忘れないことと借りることができること

先日、娘(小学1年生)授業参観に行ってきたのだが、そこで教室の子どもたちを眺めていると、みんな机の上に筆箱が置かれていた。
みんな似たような箱型の大きな筆箱使っているんだなと思いながら、私の娘の机を見ると、筆箱がなく、鉛筆と消しゴムがぽつんと置かれていた。
その瞬間、しまった、と思った。前日、筆箱を別のカバンに入れて公文に行っており、それをランドセルに入れ替えるのを忘れていた。
きちんと確認しとけばよかったと思ったが、次の瞬間、まあ大きな問題ではないかと思い直した。実際、借りることもできているみたいだったし。
 
そのときふと思ったことが、学校教育では(というか日本全体かも)忘れないことが大事という価値観が重視されている、ということ。
私が子どものときを思い出しても、忘れ物はそこそこ悪いことという価値観がまん延していたような気がする。筆箱や教科書、ノートだけでなく、給食セットや上履きのようなから、名札に至るまで、何か忘れ物をすると、1日暗い気分で過ごさなければいけない感じになる。名札なんて、1日なくても何も困らないのに。
筆箱や教科書あたりも、隣の子に借りればいいし、ノートはさすがに借りることはできないだろうが、先生に何か紙をもらって、そこに書いて、帰ってからノートに貼ればいい。
給食セットや上履きがないと本人が少し不便になったりするだけで、1日我慢すればいいだけである。
 
冷静に考えれば、忘れ物をしたとして、大きな問題でないのである。
今はどうかわからないが、少なくとも私の子どものころは、先生からもまわりからも相当悪いことしたと言われたような記憶があり、かなりバツの悪い思いをしたのを覚えている。
娘からハッキリ聞いたわけではないのでよくはわからないが、おそらく今もそれほど変わっていないのではないだろうか。
 
もしそうだとしたとき、忘れ物はしないようにと指導することは大事だが、それと同時に困っているときに助けを求めて借りることの重要性も教育する必要があるのではないかと思った。
人間、誰しも完璧にできるわけではない。日ごろきっちりしている子でもミスはする。そのときに(まわりが助けてあげるということではなく)自分がまわりに助けを求められる能力も大事なのではないかと思ったわけである。
当たり前のことだが、自分が助けを求めるのであれば、まわりの人から助けを求められたらそれに応える必要もある。そうやって、いい意味での持ちつ持たれつの関係を築いておくことが大事かと思う。
 
ちなみに私はこれが苦手である。

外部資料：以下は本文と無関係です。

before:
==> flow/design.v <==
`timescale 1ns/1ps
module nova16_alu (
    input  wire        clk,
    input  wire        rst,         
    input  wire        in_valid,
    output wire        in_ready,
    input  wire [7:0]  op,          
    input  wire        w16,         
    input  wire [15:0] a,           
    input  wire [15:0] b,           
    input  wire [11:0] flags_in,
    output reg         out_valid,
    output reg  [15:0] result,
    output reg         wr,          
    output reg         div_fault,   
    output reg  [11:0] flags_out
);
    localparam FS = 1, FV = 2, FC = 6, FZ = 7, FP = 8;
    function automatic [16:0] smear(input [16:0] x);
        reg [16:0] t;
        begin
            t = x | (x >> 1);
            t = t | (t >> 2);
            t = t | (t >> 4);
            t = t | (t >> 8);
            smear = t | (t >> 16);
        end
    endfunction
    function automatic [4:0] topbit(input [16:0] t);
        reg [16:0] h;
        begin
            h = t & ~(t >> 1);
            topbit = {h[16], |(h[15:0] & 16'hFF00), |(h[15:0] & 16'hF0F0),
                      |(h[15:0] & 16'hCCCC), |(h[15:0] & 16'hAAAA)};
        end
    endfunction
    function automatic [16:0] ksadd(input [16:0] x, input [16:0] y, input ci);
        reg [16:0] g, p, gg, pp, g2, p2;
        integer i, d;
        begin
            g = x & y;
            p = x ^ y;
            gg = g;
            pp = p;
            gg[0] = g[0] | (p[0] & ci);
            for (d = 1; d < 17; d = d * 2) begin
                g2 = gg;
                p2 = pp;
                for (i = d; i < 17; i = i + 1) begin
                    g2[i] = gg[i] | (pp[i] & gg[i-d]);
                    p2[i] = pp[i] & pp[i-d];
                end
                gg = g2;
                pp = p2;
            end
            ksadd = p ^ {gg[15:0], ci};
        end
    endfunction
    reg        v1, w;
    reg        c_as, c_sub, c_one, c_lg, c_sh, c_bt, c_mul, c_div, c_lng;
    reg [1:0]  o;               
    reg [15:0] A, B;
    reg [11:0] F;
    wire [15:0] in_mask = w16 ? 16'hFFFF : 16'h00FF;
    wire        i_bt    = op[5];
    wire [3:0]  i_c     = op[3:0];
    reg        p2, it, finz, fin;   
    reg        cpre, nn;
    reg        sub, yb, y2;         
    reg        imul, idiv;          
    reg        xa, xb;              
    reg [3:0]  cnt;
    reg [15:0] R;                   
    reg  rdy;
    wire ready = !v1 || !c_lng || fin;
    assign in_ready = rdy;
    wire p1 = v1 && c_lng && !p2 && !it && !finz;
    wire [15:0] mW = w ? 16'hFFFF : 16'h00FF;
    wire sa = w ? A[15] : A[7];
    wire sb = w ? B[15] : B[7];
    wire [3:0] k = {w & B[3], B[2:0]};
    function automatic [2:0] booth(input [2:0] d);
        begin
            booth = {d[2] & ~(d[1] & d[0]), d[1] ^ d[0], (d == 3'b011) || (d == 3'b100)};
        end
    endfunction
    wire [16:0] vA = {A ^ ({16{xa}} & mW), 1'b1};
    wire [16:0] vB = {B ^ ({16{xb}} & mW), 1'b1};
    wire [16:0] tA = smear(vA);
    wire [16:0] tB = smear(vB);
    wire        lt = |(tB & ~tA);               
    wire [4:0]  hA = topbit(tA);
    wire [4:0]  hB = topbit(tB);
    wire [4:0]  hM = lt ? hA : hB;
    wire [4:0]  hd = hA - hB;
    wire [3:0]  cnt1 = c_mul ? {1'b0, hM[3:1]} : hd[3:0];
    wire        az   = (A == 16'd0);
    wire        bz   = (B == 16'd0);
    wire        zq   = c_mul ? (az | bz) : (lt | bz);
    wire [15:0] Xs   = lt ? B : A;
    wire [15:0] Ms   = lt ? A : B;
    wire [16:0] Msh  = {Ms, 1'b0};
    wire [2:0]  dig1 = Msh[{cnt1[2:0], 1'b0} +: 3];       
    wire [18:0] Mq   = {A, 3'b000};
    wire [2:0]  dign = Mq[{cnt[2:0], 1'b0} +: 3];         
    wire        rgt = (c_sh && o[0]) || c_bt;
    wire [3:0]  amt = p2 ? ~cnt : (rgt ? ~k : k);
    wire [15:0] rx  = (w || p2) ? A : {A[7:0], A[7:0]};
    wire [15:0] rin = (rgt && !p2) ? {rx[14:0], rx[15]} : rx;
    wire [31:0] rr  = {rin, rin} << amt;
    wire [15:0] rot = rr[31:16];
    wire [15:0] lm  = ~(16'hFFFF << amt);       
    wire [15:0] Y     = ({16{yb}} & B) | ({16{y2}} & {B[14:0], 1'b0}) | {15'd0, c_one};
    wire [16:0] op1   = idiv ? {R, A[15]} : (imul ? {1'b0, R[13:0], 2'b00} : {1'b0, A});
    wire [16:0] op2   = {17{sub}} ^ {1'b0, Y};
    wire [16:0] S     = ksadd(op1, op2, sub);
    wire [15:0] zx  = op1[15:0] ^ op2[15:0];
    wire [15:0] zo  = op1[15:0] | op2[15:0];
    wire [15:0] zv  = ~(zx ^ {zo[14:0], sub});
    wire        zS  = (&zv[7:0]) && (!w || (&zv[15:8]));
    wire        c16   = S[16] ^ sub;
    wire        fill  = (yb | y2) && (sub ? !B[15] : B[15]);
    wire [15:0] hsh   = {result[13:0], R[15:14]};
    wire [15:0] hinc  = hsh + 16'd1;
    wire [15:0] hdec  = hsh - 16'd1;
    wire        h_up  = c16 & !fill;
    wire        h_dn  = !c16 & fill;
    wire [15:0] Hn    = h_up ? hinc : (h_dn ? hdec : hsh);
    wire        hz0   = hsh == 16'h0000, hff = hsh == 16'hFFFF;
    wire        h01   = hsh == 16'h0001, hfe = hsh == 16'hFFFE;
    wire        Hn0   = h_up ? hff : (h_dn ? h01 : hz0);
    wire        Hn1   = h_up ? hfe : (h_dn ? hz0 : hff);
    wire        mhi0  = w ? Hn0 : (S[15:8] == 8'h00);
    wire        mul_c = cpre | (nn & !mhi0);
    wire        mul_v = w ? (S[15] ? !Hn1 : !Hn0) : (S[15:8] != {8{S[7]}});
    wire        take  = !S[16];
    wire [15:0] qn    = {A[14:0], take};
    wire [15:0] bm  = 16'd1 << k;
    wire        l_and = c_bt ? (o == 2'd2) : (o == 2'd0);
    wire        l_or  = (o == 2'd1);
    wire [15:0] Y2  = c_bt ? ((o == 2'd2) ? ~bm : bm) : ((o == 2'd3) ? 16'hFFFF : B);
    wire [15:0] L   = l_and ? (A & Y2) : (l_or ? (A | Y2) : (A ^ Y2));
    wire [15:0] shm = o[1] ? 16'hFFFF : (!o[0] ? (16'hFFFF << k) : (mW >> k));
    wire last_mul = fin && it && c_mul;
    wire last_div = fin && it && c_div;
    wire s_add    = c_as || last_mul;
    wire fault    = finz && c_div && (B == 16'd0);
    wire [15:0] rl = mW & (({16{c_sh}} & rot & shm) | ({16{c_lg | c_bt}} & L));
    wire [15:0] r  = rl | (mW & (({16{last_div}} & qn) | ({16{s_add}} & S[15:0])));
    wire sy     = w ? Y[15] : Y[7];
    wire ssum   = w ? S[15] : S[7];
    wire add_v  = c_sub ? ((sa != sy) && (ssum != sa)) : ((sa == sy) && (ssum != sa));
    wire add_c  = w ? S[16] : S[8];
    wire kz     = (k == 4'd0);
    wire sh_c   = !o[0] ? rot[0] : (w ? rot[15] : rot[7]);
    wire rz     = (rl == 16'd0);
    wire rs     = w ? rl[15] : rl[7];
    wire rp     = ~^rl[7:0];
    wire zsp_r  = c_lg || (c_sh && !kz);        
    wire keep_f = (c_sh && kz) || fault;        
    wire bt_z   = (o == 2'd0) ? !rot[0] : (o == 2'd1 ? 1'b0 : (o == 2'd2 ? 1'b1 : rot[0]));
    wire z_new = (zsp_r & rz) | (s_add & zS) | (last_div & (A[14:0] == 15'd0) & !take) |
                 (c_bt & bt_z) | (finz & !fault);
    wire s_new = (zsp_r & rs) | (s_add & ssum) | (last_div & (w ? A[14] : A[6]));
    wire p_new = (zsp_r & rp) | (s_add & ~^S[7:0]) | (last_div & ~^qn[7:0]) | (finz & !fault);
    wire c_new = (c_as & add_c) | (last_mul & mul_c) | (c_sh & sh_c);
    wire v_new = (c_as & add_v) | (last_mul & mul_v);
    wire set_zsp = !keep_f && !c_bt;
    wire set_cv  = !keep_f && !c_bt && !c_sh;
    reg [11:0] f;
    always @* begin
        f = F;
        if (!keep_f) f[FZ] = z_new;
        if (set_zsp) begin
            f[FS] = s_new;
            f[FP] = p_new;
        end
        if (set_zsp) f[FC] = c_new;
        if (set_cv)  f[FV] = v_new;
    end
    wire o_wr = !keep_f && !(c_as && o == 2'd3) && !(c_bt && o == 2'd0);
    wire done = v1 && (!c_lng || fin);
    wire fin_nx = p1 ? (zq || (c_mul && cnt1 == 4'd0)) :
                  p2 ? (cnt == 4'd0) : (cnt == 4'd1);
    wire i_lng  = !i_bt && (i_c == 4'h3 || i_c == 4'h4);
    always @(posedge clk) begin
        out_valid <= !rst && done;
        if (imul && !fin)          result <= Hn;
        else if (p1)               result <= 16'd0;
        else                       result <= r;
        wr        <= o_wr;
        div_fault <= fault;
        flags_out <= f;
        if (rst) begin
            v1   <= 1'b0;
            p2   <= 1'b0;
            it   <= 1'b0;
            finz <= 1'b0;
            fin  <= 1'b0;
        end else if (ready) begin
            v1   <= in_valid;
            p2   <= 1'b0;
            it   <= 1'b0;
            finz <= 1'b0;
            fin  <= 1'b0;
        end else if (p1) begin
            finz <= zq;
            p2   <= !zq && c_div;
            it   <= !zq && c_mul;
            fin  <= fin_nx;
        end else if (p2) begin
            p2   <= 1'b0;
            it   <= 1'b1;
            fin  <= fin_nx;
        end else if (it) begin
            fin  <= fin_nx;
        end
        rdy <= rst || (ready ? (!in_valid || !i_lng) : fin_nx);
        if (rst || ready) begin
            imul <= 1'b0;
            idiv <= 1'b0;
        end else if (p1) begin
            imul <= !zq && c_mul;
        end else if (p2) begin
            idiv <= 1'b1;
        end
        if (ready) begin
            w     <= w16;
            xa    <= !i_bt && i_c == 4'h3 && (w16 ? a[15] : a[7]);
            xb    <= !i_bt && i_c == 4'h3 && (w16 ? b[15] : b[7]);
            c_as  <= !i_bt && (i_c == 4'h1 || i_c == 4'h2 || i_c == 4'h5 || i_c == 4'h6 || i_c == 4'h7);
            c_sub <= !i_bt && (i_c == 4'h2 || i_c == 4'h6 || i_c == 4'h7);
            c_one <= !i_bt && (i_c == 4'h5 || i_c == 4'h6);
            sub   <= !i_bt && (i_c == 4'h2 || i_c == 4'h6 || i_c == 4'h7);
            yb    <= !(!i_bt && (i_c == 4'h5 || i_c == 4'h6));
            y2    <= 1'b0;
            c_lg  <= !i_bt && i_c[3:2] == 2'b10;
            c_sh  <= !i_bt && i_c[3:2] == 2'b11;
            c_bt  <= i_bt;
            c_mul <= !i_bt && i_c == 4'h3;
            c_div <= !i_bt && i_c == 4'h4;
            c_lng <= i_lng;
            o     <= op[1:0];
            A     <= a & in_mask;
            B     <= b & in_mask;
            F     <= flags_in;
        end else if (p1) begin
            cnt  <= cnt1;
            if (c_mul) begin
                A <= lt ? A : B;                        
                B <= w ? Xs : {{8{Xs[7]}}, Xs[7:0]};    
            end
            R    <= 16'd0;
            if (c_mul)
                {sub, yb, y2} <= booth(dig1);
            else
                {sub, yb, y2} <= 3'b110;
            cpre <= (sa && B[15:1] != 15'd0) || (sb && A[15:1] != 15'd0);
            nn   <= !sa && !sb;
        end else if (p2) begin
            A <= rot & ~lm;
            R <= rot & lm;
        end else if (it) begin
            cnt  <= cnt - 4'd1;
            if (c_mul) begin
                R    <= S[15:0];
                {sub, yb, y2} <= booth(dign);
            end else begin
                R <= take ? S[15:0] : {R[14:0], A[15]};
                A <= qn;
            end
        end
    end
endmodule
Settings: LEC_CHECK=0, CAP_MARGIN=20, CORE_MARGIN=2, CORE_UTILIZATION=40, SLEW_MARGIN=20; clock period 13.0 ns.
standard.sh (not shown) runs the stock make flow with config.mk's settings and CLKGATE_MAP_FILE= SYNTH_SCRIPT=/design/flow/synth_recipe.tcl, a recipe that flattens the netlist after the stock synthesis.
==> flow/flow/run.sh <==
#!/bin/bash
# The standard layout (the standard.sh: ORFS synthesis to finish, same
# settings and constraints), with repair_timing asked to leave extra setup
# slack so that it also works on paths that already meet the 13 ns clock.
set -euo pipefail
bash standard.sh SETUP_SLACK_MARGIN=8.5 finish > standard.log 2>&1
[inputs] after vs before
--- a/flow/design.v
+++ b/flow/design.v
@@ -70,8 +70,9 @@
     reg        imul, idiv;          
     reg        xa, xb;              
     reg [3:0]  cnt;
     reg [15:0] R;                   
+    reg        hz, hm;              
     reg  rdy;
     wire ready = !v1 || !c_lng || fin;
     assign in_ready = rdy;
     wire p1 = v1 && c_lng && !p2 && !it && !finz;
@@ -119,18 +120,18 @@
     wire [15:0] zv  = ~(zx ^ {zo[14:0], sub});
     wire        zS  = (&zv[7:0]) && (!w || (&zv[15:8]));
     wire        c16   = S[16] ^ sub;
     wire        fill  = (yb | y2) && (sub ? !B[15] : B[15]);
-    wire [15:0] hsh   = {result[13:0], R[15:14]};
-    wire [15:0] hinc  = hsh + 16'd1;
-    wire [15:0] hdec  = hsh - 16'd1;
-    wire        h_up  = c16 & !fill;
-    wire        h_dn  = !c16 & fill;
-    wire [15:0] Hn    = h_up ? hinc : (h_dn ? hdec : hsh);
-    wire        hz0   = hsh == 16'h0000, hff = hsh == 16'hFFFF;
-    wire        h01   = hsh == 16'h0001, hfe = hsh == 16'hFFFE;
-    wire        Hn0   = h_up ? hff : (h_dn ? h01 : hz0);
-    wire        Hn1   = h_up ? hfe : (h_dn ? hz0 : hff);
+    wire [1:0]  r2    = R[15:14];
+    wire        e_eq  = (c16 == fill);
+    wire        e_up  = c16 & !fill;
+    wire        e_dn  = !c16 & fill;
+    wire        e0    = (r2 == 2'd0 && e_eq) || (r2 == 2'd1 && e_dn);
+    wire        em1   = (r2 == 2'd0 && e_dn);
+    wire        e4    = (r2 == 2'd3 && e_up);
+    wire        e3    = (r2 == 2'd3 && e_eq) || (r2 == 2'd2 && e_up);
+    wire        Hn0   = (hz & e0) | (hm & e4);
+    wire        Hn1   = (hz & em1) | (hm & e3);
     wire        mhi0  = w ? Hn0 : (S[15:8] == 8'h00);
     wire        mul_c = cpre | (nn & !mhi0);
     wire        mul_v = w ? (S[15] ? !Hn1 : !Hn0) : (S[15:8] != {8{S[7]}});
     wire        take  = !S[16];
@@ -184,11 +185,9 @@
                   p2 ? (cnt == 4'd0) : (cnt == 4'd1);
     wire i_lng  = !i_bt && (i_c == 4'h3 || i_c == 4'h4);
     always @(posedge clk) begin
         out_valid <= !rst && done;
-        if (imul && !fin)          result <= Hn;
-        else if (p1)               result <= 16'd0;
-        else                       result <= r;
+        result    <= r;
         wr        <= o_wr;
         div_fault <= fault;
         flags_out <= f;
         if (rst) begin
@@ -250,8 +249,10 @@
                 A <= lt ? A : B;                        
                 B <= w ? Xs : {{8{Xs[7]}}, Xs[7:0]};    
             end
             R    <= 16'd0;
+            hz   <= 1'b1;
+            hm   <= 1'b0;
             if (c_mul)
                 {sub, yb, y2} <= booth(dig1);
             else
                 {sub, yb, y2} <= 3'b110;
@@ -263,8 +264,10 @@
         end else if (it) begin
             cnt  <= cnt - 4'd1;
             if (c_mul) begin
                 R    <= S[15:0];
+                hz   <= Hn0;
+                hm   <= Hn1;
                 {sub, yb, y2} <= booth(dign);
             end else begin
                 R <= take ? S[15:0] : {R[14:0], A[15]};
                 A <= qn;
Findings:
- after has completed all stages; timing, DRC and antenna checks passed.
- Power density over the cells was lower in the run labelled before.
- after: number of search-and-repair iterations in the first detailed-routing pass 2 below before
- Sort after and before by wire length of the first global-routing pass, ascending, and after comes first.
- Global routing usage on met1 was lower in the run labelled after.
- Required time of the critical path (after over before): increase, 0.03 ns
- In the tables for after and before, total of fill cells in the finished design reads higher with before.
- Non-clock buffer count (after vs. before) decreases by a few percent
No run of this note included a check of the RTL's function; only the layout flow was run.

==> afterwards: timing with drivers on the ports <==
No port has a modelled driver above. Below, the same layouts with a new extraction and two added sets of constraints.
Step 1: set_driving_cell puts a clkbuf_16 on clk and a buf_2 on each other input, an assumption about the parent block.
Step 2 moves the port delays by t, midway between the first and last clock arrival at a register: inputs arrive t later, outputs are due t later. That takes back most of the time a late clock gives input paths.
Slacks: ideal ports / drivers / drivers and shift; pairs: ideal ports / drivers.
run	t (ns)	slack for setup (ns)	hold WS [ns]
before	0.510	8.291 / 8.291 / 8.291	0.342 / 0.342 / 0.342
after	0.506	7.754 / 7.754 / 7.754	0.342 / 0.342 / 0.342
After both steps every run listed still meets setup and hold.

ちょっとしたことでまわりに助けを求めるということができない。まわりに助けを求められるのは、頼ってもらってうれしい気持ちになるのだが、自分からはなかなか助けを求められない。
そんなこともあって、娘には、自分がミスしないことは大事だが、ミスしたときに助けを求められる能力、まわりがミスしたときに助けてあげる気持ちのもちよう、これらを身につけておいてほしいなと思った次第である。
 
ということで、日本の教育において、忘れものに対する脅迫観念が強いのではないか、という話でした。